In this section we will compare four different samples—HFIP solutions of Rhodamine B and Rho-PEG1300-F6 at two different concentrations—10−2 and 10−3 M. The first evidence of the ASE and gain is the spectral narrowing of the fluorescent signal with increasing the pumping intensity. For this measurement we kept output laser power constant while varying the slit length—600 µm, 1200 µm and 2400 µm. The corresponding energies per pulse are 0.047 mJ, 0.095 mJ and 0.190 mJ. Figure 5 demonstrates the results—the spectral width is similar for lower pump energies (red and blue curves) and starts decreasing after a certain threshold, where gain regime is reached (red curve). Maximum of the fluorescence occurred at two slightly different wavelengths for rhodamine and Rho-PEG1300-F6 material, 610 nm and 620 nm correspondingly.

Figure 5
figure 5

Spectral narrowing of the fluorescence—normalized fluorescent spectra of optically pumped samples. (a) Rhodamine B and (b) Rho-PEG1300-F6 at 10−2 M concentration. Energies per pulse of the pump are indicated in the legends.

However, in order to provide a quantitative measure of gain coefficients, fluorescent intensity as a function of the slit width should be analyzed. Figure 6 summarizes the results—those were obtained for HFIP solutions with 10−2 and 10−3 molar concentrations. Since the gain in the material strongly depends on the pump intensity, three different laser powers were chosen—0.22, 0.5, and 1.3 mJ per pulse. In the case of the smallest pump intensity the gain coefficient is close to 0 and, hence, the best fit was obtained with a simple exponential model (Eq. 1(a)). For the rest of the cases introducing saturation into the model is desirable. We used analytical solutions of Eq. 1(b) for this purpose. In all of the cases, the fit on the logarithmic scale is quite good. It also worth noting that dissolved dyes typically exhibit inhomogeneously broadened behavior, which might be best fitted with Eq. 1(c). The latter, however, does not have an analytical solution and can only be used within a numerical routine. However, owing to a relatively large flexibility in fitting parameters, the results can be quite scattered. This is probably the reason why this methodology in application to dye solutions was not reported in literature to the best of our knowledge.

Figure 6
figure 6

Fluorescence intensity as a function of the slit width. Three pump laser intensities were tested and appear in legends. Numerical data (black dots) is fit with exponential and saturation models – Eqs. 1(a) and (b), respectively. Material, molar concentrations and other information appears in legends and titles.

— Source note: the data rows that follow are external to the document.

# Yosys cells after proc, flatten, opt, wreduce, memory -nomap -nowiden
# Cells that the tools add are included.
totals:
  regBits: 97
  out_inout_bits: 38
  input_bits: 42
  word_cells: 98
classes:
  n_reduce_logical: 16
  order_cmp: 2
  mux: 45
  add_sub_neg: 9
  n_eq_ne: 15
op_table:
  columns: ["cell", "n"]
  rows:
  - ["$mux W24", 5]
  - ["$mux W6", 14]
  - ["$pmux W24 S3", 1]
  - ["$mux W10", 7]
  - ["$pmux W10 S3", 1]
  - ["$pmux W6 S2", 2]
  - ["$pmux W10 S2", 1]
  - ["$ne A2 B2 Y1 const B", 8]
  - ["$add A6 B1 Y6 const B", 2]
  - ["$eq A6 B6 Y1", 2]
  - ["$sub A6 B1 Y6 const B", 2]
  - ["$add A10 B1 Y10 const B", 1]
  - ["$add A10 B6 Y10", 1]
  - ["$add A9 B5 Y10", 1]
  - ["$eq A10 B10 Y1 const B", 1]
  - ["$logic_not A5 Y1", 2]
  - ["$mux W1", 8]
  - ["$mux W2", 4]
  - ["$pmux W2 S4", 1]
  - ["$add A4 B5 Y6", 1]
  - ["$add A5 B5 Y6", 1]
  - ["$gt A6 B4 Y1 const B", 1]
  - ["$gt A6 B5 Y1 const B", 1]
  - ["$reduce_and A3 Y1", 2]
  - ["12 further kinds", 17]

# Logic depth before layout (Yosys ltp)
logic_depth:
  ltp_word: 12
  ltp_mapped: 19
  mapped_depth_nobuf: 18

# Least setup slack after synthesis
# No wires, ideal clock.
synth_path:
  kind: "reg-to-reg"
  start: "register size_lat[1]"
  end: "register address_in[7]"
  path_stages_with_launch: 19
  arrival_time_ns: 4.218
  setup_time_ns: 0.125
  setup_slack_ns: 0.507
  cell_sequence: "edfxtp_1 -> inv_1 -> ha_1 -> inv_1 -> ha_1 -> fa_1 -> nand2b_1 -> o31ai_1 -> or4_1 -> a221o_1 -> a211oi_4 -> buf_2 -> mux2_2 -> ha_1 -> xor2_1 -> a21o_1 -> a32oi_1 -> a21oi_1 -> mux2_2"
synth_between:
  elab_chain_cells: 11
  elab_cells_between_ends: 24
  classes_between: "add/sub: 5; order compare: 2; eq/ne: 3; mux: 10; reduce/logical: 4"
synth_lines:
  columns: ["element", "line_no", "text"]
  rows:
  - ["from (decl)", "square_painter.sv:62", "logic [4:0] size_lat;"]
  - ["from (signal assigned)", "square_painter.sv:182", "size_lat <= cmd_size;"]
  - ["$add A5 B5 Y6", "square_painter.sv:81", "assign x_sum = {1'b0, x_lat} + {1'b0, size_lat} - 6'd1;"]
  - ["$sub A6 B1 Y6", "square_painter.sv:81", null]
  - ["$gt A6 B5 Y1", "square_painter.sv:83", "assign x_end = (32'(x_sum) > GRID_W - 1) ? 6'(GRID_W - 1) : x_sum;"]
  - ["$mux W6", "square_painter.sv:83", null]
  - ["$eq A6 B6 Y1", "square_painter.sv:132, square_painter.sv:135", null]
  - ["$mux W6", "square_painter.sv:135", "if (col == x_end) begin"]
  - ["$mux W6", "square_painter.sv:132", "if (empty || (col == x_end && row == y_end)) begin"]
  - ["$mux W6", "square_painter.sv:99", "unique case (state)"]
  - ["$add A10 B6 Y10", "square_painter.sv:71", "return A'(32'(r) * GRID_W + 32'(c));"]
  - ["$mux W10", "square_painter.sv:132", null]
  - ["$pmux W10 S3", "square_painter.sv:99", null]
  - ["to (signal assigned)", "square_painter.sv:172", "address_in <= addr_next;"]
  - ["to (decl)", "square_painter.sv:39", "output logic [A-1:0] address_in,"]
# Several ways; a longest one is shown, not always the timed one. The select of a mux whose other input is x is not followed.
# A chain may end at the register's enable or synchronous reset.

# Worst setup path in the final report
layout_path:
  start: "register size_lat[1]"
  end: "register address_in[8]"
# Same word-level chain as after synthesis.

Gain values extracted from the fitting models are presented in Table 1. The following observations can be made. First, 0.22 mJ is a pump pulse energy, which brings the system close to a transparency point. Second, the exponential fit provides more reasonable results for the lowest pump intensities, while other two values are better fitted with the saturation law. We will use those fits in further discussions. Under lower concentrations (10−3 M) both materials provide similar gain coefficients. However, the gain of pure Rhodamine decreases with increase in excitation laser pulse energy (from 0.5 to 1.3 mJ). In this sense, Rho-PEG1300-F6 behaves more linearly with the increase in pump energy. Increasing the molar concentration leads to faster gain increase of Rho-PEG1300-F6 with respect to pure Rhodamine and provides 25% higher gain coefficients. While these results do not provide strong evidence of concentration quenching, they still can be considered as an indication of concentration quenching in Rhodamine solution. For further investigation, net gain spectra23 might be measured and used for laser designs.

Table 1 Summary of gain coefficients.

Photobleaching

An important property of a fluorescent dye is photobleaching, which can significantly degrade gain properties of a solution. This aspect will be studied next.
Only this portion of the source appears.